Restricted Membership Workflow

In order for a user to join a community which is either private or has a restricted membership, a membership request should be made by the interested user. The owner of the community then either approves or denies the request. When approved, the user immediately becomes a member of the community. On the other hand, a denied user receives notice of rejection when the user logs into the portal and upon acknowledging the rejection, the user returns to the visitor status. A denied user can then submit request again at a later time. Owners can ban certain users if the owner does not even want the users to submit a request for membership.

VISITOR	--request membership-->	PENDING/VISITOR-->	approved-->	MEMBER
VISITOR	--request membership-->	PENDING/VISITOR-->	denied
																							|
																	-->REJECTED/VISITOR	--acknowledges-->	VISITOR

Inviting Users

As an owner of a community, one can send invitation to users to join the community. An invited user can see the invitation when the user logs into portal. The user then has an option to either accept or decline the invitation.

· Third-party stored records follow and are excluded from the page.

===== src/rtl/clk_core_pkg.sv =====
package clk_core_pkg;
  typedef logic [3:0] bcd_t;
  localparam bcd_t BCD_MAX = 4'd9;
  localparam bcd_t SIX_TENS_MAX = 4'd5;
endpackage


===== src/rtl/btn_debounce.sv =====
module btn_debounce #(
  parameter int DEB_CYCLES = 16
) (
  input  logic clk,
  input  logic rst,
  input  logic raw,
  output logic press
);
  localparam int CW = $clog2(DEB_CYCLES + 1);
  localparam logic [CW-1:0] CNT_LAST = CW'(DEB_CYCLES - 1);

  logic          s1, s2, level;
  logic [CW-1:0] cnt;
  logic          flip;

  assign flip = (s2 != level) && (cnt == CNT_LAST);

  always_ff @(posedge clk) begin
    if (rst) begin
      s1    <= 1'b0;
      s2    <= 1'b0;
      level <= 1'b0;
      cnt   <= '0;
      press <= 1'b0;
    end else begin
      s1    <= raw;
      s2    <= s1;
      press <= flip && s2;
      if (s2 == level) begin
        cnt <= '0;
      end else if (flip) begin
        level <= s2;
        cnt   <= '0;
      end else begin
        cnt <= cnt + 1'b1;
      end
    end
  end
endmodule


===== src/rtl/bcd_sixty_field.sv =====
module bcd_sixty_field
  import clk_core_pkg::*;
(
  input  logic clk,
  input  logic rst,
  input  logic adv,
  output bcd_t ones,
  output bcd_t tens,
  output bcd_t nxt_ones,
  output bcd_t nxt_tens,
  output logic carry
);
  logic ones_wrap, tens_wrap;

  assign ones_wrap = (ones == BCD_MAX);
  assign tens_wrap = (tens == SIX_TENS_MAX);
  assign carry     = adv && ones_wrap && tens_wrap;

  always_comb begin
    nxt_ones = ones;
    nxt_tens = tens;
    if (adv) begin
      if (ones_wrap) begin
        nxt_ones = '0;
        nxt_tens = tens_wrap ? '0 : tens + 4'd1;
      end else begin
        nxt_ones = ones + 4'd1;
      end
    end
  end

  always_ff @(posedge clk) begin
    if (rst) begin
      ones <= '0;
      tens <= '0;
    end else begin
      ones <= nxt_ones;
      tens <= nxt_tens;
    end
  end
endmodule


===== src/rtl/bcd_hour_field.sv =====
module bcd_hour_field
  import clk_core_pkg::*;
#(
  parameter int HOURS = 24
) (
  input  logic clk,
  input  logic rst,
  input  logic adv,
  output bcd_t ones,
  output bcd_t tens
);
  localparam int   LAST   = HOURS - 1;
  localparam bcd_t LAST_T = 4'(LAST / 10);
  localparam bcd_t LAST_O = 4'(LAST % 10);

  logic at_last;
  assign at_last = (tens == LAST_T) && (ones == LAST_O);

  always_ff @(posedge clk) begin
    if (rst) begin
      ones <= '0;
      tens <= '0;
    end else if (adv) begin
      if (at_last) begin
        ones <= '0;
        tens <= '0;
      end else if (ones == BCD_MAX) begin
        ones <= '0;
        tens <= tens + 4'd1;
      end else begin
        ones <= ones + 4'd1;
      end
    end
  end
endmodule
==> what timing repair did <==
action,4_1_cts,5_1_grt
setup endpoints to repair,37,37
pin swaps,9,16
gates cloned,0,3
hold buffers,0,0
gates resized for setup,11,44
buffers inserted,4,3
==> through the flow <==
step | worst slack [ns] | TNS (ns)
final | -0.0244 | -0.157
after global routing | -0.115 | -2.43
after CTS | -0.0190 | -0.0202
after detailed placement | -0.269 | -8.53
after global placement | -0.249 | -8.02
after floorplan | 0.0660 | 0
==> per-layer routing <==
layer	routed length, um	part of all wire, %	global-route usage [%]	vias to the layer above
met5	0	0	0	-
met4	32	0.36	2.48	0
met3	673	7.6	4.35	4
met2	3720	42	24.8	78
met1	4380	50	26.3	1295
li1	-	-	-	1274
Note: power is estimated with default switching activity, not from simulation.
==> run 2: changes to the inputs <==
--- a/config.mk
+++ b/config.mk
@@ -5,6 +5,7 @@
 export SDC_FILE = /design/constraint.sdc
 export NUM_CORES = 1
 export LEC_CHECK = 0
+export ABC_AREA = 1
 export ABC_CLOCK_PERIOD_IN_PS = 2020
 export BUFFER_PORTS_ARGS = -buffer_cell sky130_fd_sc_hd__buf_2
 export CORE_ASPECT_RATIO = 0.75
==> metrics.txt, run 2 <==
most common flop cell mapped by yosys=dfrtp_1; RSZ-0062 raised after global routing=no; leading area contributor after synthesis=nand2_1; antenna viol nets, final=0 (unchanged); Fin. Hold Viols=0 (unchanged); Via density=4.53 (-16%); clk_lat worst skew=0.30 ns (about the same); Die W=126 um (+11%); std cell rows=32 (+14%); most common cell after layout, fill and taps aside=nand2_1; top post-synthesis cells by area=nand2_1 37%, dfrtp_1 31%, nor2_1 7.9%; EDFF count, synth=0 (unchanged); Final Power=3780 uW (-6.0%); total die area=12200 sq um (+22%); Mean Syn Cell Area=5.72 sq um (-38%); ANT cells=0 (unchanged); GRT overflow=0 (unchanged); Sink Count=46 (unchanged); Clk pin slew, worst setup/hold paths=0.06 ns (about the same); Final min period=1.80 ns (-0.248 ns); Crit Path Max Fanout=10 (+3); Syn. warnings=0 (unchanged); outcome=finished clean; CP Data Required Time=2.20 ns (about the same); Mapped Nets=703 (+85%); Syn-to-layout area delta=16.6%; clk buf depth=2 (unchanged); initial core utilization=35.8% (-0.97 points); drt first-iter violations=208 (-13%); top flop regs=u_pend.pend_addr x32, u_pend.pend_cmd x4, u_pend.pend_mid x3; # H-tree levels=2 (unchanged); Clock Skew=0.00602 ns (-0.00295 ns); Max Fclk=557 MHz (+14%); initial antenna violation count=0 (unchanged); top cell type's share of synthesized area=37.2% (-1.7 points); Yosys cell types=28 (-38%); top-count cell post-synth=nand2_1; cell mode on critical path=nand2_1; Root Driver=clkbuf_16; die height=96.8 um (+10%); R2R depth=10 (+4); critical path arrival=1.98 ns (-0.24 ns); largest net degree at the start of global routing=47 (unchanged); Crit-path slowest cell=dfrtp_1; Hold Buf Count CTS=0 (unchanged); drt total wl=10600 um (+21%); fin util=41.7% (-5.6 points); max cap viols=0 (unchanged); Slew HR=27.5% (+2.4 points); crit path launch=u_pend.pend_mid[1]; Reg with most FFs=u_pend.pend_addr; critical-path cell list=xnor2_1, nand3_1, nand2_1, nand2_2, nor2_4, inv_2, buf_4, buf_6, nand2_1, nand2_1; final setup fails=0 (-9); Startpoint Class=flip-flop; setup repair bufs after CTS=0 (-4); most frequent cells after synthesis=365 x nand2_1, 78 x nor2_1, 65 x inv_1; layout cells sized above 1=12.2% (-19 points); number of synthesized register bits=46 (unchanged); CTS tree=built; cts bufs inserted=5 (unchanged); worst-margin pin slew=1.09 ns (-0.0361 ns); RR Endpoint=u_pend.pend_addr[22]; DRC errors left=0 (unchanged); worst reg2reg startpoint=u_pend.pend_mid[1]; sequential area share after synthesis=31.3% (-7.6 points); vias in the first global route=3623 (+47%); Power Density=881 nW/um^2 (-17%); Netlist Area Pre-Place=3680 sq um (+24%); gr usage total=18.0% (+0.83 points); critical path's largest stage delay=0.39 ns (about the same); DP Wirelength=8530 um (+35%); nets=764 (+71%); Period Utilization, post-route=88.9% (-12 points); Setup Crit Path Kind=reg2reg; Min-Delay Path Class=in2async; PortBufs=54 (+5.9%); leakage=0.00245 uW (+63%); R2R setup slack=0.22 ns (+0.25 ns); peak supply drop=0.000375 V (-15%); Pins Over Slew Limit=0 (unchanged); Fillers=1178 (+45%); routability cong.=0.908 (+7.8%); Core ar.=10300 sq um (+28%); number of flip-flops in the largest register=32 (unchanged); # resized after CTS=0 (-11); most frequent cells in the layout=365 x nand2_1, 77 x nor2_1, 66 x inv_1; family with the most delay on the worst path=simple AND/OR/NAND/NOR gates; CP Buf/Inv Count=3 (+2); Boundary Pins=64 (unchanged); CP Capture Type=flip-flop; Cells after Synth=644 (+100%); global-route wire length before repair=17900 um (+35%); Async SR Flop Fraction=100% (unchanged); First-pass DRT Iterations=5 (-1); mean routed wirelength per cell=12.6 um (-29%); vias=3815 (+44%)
[src/rtl/tableFsmPkg.sv]
package tableFsmPkg;

  localparam int MEALY_W = 2;
  localparam int MOORE_W = 3;

  typedef enum logic [MEALY_W-1:0] {
    ST_A = 2'd0,
    ST_B = 2'd1,
    ST_C = 2'd2,
    ST_D = 2'd3
  } mealyStT;

  // Moore states: Mealy state paired with the output it was entered with.
  typedef enum logic [MOORE_W-1:0] {
    MS_A0 = 3'd0,
    MS_A1 = 3'd1,
    MS_B0 = 3'd2,
    MS_B1 = 3'd3,
    MS_C0 = 3'd4,
    MS_D0 = 3'd5,
    MS_D1 = 3'd6
  } mooreStT;

  // Strobes from the Mealy control toward the top.
  typedef struct packed {
    mealyStT cur;
    mealyStT nxt;
    logic    z;
  } stepT;

endpackage

[src/rtl/mealyCtrl.sv]
module mealyCtrl
  import tableFsmPkg::*;
(
  input  logic clk,
  input  logic rstN,
  input  logic x,
  output stepT step
);

  mealyStT stateQ;
  mealyStT stateD;
  logic    zOut;

  always_comb begin
    stateD = stateQ;
    zOut   = 1'b0;
    unique case (stateQ)
      ST_A: begin stateD = x ? ST_B : ST_C; zOut = 1'b0; end
      ST_B: begin stateD = x ? ST_D : ST_A; zOut = ~x;   end
      ST_C: begin stateD = x ? ST_A : ST_B; zOut = 1'b1; end
      ST_D: begin stateD = x ? ST_C : ST_D; zOut = ~x;   end
      default: begin stateD = ST_A; zOut = 1'b0; end
    endcase
  end

  always_ff @(posedge clk or negedge rstN) begin
    if (!rstN) stateQ <= ST_A;
    else       stateQ <= stateD;
  end

  always_comb begin
    step.cur = stateQ;
    step.nxt = stateD;
    step.z   = zOut;
  end

endmodule

[src/rtl/mooreDp.sv]
module mooreDp
  import tableFsmPkg::*;
(
  input  logic clk,
  input  logic rstN,
  input  logic x,
  output logic zMoore
);

  mooreStT stateQ;
  mooreStT stateD;

  always_comb begin
    stateD = stateQ;
    unique case (stateQ)
      MS_A0, MS_A1: stateD = x ? MS_B0 : MS_C0;
      MS_B0, MS_B1: stateD = x ? MS_D0 : MS_A1;
      MS_C0:        stateD = x ? MS_A1 : MS_B1;
      MS_D0, MS_D1: stateD = x ? MS_C0 : MS_D1;
      default:      stateD = MS_A0;
    endcase
  end

  always_ff @(posedge clk or negedge rstN) begin
    if (!rstN) stateQ <= MS_A0;
    else       stateQ <= stateD;
  end

  always_comb begin
    unique case (stateQ)
      MS_A1, MS_B1, MS_D1: zMoore = 1'b1;
      default:             zMoore = 1'b0;
    endcase
  end

endmodule

[src/rtl/tableFsmPair.sv]
module tableFsmPair
  import tableFsmPkg::*;
(
  input  logic       clk,
  input  logic       rstN,
  input  logic       x,
  output logic       zMealy,
  output logic       zMoore,
  output logic [1:0] mealyState
);

  stepT step;

  mealyCtrl u_ctrl (
    .clk  (clk),
    .rstN (rstN),
    .x    (x),
    .step (step)
  );

  mooreDp u_dp (
    .clk    (clk),
    .rstN   (rstN),
    .x      (x),
    .zMoore (zMoore)
  );

  assign zMealy     = step.z;
  assign mealyState = step.cur;

endmodule

[config.mk]
export PLATFORM = sky130hd
export DESIGN_NAME = tableFsmPair
export DESIGN_NICKNAME = d
export VERILOG_FILES = /design/src/rtl/tableFsmPkg.sv /design/src/rtl/mealyCtrl.sv /design/src/rtl/mooreDp.sv /design/src/rtl/tableFsmPair.sv
export SDC_FILE = /design/constraint.sdc
export NUM_CORES = 1
export LEC_CHECK = 0
export ABC_AREA = 0
export CORE_AREA = 5 5 42 44
export DETAILED_ROUTE_END_ITERATION = 8
export DIE_AREA = 0 0 47 49
export GPL_ROUTABILITY_DRIVEN = 0
export PLACE_DENSITY = 0.41
export SKIP_LAST_GASP = 1
export SYNTH_ARGS = -nofsm -noshare
export SYNTH_HDL_FRONTEND = slang
export SYNTH_SLANG_ARGS = --single-unit
[constraint.sdc]
create_clock -name clk -period 1.8 [get_ports clk]
set_input_delay 0.18 -clock clk [delete_from_list [all_inputs] [get_ports clk]]
set_output_delay 0.18 -clock clk [all_outputs]
set_load 0.05 [all_outputs]
[Word-level counts from Yosys, hierarchy flattened]
Index checks and enable logic that the tools add are counted.
Widths: inputs -> output; s select.
Operators by class
  equal/unequal tests: 9
  muxes and demuxes: 12
  bitwise gates (word level): 1
  reductions and logical operators: 7
Operators with widths (number)
  $pmux 3 s4: 1
  $eq 3x3->1 const B: 3
  $mux 2: 4
  $pmux 2 s4: 1
  $reduce_or 2->1: 4
  $eq 3x2->1 const B: 2
  $mux 3: 2
  $eq 2x2->1 const B: 2
  $eq 3x1->1 const B: 1
  $logic_not 3->1: 1
  $mux 1: 3
  $pmux 1 s3: 1
  $reduce_or 3->1: 1
  $eq 2x1->1 const B: 1
  $logic_not 2->1: 1
  $not 1->1: 1
Storage, ports and cells
  register bits after elaboration: 5
  input bits: 3
  output and inout port bits: 4
  word-level logic and storage cells: 31

[Longest topological paths before layout]
Gate-level depths: netlist (run 1).
  depth after elaboration: 3
  depth in mapped cells: 3
  gate-level depth less buffers: 3

[By module]
A second synthesis (run 1) with hierarchy kept.
Unflattened totals
  cell total of the unflattened synthesis: 21
  area, all modules: 236.5 µm²
By module, submodules not included
  mooreDp: times used 1, cells an instance 13, area an instance 141.4 µm², sequential area each 75.1 µm²
  mealyCtrl: times used 1, cells an instance 8, area an instance 95.1 µm², sequential area each 50.0 µm²

[Least setup slack after synthesis (run 1)]
Ideal clock, no wire load.
  path type: register to output
  start: register u_dp.stateQ[2]
  end: output port zMoore
  arrival: 1.249 ns
  required time: 1.620 ns
  path slack: 0.371 ns
  cell stages (with the launch flop): 2
  path buffers: 0
  path through: dfrtp_1 > mux2i_1
Between the ends
  longest elaborated chain between the ends: 3
RTL lines
  from (decl): RTL line mooreDp.sv:10  | mooreStT stateQ;
  from (signal assigned): RTL line mooreDp.sv:26  | else stateQ <= stateD;
  $eq 3x1->1, or another cell as far along: RTL line mooreDp.sv:30  | unique case (stateQ)
  $reduce_or 3->1 *: RTL line mooreDp.sv:30
  $mux 1 *: RTL line mooreDp.sv:30
  to (decl): RTL line tableFsmPair.sv:8  | output logic zMoore,
Every way passes the cells marked *; elsewhere a longest branch is shown, timed or not.

[Final worst setup path (run 1)]
  start: register u_ctrl.stateQ[0]
  end: output port mealyState[0]
RTL lines
  from (decl): RTL line mealyCtrl.sv:10  | mealyStT stateQ;
  from (signal assigned): RTL line mealyCtrl.sv:28  | else stateQ <= stateD;
  to (decl): RTL line tableFsmPair.sv:9  | output logic [1:0] mealyState
No word-level cell between the ends.

==> results of run 1 <==
==> cells in the mapped netlist <==
cell	number	share of area [%]
mux2_2	1	4.7
nor2_1	4	6.3
inv_1	1	1.6
xor2_1	2	7.3
a22o_1	1	3.7
xnor2_1	1	3.7
dfrtp_1	5	52
buf_4	2	6.3
a21oi_1	2	4.2
mux2i_1	2	8.4
nand2_1	1	1.6
==> final cells by class <==
cell class / instances / area [um2]
Tap cell: 16 / 20.0
Clock buffer: 4 / 26.3
Fill cell: 156 / 1060
Inverter: 1 / 3.75
Sequential cell: 5 / 125
Timing Repair Buffer: 6 / 67.6
Multi-Input combinational cell: 14 / 95.1
==> through the flow <==
stage / util (%) / area [um2] / std cells
final: 24.1 / 338 / 46
after global routing: 24.1 / 338 / 46
after CTS: 24.1 / 338 / 46
after detailed placement: 22.2 / 312 / 42
after global placement: 22.2 / 312 / 42
after floorplan: - / 239 / 22
==> flip-flops by register name, indices dropped and copies added, names as in the netlist <==
name	flops
u_dp.stateQ	3
u_ctrl.stateQ	2
==> cell usage in the layout, fill, tap and decap left out, drive strengths merged <==
cell type and n:
a21oi 2, a22o 1, dfrtp 5, mux2i 2
mux2 1, xor2 2, clkdlybuf4s50 4, buf 2
nand2 1, nor2 4, clkbuf 4, inv 1
xnor2 1
==> cell families after synthesis <==
kind of cell,count (synthesis),share of synthesized area (%)
AOI/OAI and AO/OA,3,7.85
xor gates and xnor gates,3,11.0
buffers and inverters,3,7.85
DFF,5,52.4
muxes,3,13.1
and+or+nand+nor,5,7.85
==> path summary, 6_finish.rpt <==
path	startpoint	endpoint	slack [ns]	cells past startpoint
worst max-delay path	u_ctrl.stateQ[0]	mealyState[0]	0.16	1
worst min-delay path	rstN	u_ctrl.stateQ[0]	0.17	1
worst max register to register	u_dp.stateQ[2]	u_dp.stateQ[2]	0.86	3
worst min register to register	u_ctrl.stateQ[1]	u_ctrl.stateQ[0]	0.52	1
max in group asynchronous	rstN	u_dp.stateQ[2]	1.43	1
min in group clk	u_ctrl.stateQ[1]	u_ctrl.stateQ[0]	0.52	1
==> per-layer routing <==
layer  share of wire [%]  global-route usage, %
met3                  13                   5.90
met4                   0                   1.38
met1                  42                   5.83
met2                  44                   6.79
met5                   0                      0
==> flow_summary.json, run 1 <==
{
  "fin_crit_sh_pct": 91.1,
  "max_freq_mhz": 610,
  "grtUsageTotal_pct": 5.32,
  "drt-initial-drc-count": 2,
  "avgSynthCellArea_um2": 10.9,
  "outcome": "completed",
  "fin_ws_ns": 0.160,
  "hold_ws_ns": 0.166,
  "route.vias.total": 184,
  "slew_viol_final": 0,
  "max-cap-violations": 0,
  "hold_class": "primary input to asynchronous set/reset pin",
  "worstPathArrival_ns": 1.46,
  "synth_nets": 25,
  "grt_pass1_wl_um": 793,
  "worstSetupPathType": "flip-flop to primary output",
  "skew_ns": 0.00700,
  "final-setup-viol-count": 0,
  "drive_above_1_share_pct": 20.0,
  "synthCells": 22,
  "setup_tns_ns": 0,
  "rsz0062_at_grt": "false",
  "netlist_area_um2": 239,
  "first_pass_iters": 3,
  "chipHeight_um": 49,
  "drc": 0,
  "clk_pin_slew_ns": 0.05,
  "cp_slowest_cell": "clkdlybuf4s50_1",
  "postCtsSetupRepairBufs": 0,
  "nets": 34,
  "yosysWarnings": 0,
  "htree_levels": 1,
  "ys_ff_latch": 5,
  "area_growth_pct": 41.4,
  "slew_headroom_pct": 67.1,
  "yosysUniqueCellTypes": 11,
  "cts_tree": "built",
  "overflow": 0,
  "wl_per_cell_um": 11.2,
  "critPathRequiredTime_ns": 1.62,
  "crit_chain": "clkdlybuf4s50_1",
  "cts_buffers": 3,
  "die_area_um2": 2300,
  "min_period_ns": 1.64,
  "rows": 14,
  "die_w_um": 47,
  "synth-seq-area-share_pct": 52.4,
  "path_buf_inv": 1,
  "post-place-ws_ns": 0.398,
  "grt_pass1_vias": 185,
  "wirelength_um": 514,
  "crit_path_end_kind": "primary output",
  "finalHoldViolCount": 0,
  "post_cts_resized": 0,
  "hpwl_um": 393,
  "grt_max_degree": 8,
  "antenna_found_initial": 0,
  "cts_root_buffer": "clkbuf_4",
  "critical_path.top_delay_family": "buffers and inverters",
  "worst_pin_slew_ns": 0.492,
  "vias_per_cell": 4.00,
  "cts.path.max_buffers": 2,
  "clk_latency_ns": 0.24,
  "worst_path_largest_cell_delay_ns": 0.82,
  "cts_sinks": 5,
  "cts_hold_buf": 0,
  "ios": 7,
  "drt.antenna.violating_nets": 0,
  "antenna_cells": 0,
  "start_util_pct": 17.1,
  "core_um2": 1400,
  "numPortBuffers": 6,
  "worstPathMaxFanout": 3,
  "critPathLaunchType": "flip-flop"
}
Power of run 1 is left out: the tool's default activity adds up to more than one toggle a clock period on the data nets, which glitch-free logic cannot reach.
File: config.mk
export PLATFORM = sky130hd
export DESIGN_NAME = bus_req_master
export DESIGN_NICKNAME = d
export VERILOG_FILES = /design/src/rtl/bus_req_master.sv
export SDC_FILE = /design/constraint.sdc
export NUM_CORES = 1
export LEC_CHECK = 0
export BUFFER_PORTS_ARGS = -buffer_cell sky130_fd_sc_hd__buf_4
export CAP_MARGIN = 20
export CORE_MARGIN = 2
export CORE_UTILIZATION = 55
export DETAILED_ROUTE_END_ITERATION = 10
export GPL_TIMING_DRIVEN = 0
export PLACE_DENSITY = 0.79
export SKIP_CTS_REPAIR_TIMING = 1
export SYNTH_ARGS = -nofsm -noshare
export SYNTH_HDL_FRONTEND = slang
export SYNTH_SLANG_ARGS = --single-unit
File: constraint.sdc
create_clock -name clk -period 10.5 [get_ports clk]
set_clock_uncertainty 0.05 [all_clocks]
set_input_delay 1.05 -clock clk [delete_from_list [all_inputs] [get_ports clk]]
set_output_delay 1.05 -clock clk [all_outputs]
set_load 0.02 [all_outputs]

VISITOR-->		invited-->	INVITED/VISITOR-->	accepts-->	MEMBER
VISITOR-->		invited-->	INVITED/VISITOR-->	declines-->	VISITOR

When the system is set up properly, an invitation message is sent to the invited users through email. In order to receive an invitation through email, the user must have email address properly configured in their portal.

Banning Users

Banning is a process by which the owner can prohibit certain users from accessing the community. Both members and non-members, as well as owners, can be banned from the community and in the case of a restricted membership community, a banned user cannot even submit a request to join the community.

A banned user can be unbanned by the owner and the user's prior privileges are reinstated. If the user was a member before getting banned, the user becomes a member after getting unbanned. Likewise, when an owner gets banned from a community and is then unbanned, the owner becomes the owner of the community again.

MEMBER-->				banned-->	BANNED/VISITOR-->		unbanned-->	MEMBER
OWNER/MEMBER-->		banned-->	BANNED/VISITOR-->		unbanned-->	OWNER/MEMBER

Managing a community status

This section contains the following:

Enabling and Disabling a Community

A portal administrator, using either Portal Server management console or psadmin CLI, can disable a community. Likewise, only the portal administrator can enable a disabled community. Access to a disabled community is blocked to everyone including members and owners. An attempt to search for any content posted on a disabled community would yield no result. By default, a newly created community is enabled.

Use disabled.xml template to show how a disabled community would be presented to users. See Understanding Community Templatesto understand the display profiles for a community template.

Deleting and Restoring a community

A community owner or a system administrator can delete a community. When a community is deleted, the community itself and the data pertaining to the community are not accessible. However, in the back-end storage, the data still remains and thus the community can be restored on demand. The task of restoring a deleted community is done by the portal administrator. This undo functionality is made available to reverse a malicious or accidental deletion of a community. Since the deletion is not permanent, a new community by the same name can not be created. A permanent and persistent removal of a community is currently not supported. But we can use psadmin subcommand destroy-community to remove the community permanently.

Use deleted.xml template to show how a deleted community would be presented to users. See Understanding Community Templates to understand the display profiles for a community template.

Managing Categories

The category tree used in creating communities as well as browsing communities is provided by the taxonomy of the search server. To manage them, please see Managing Categories.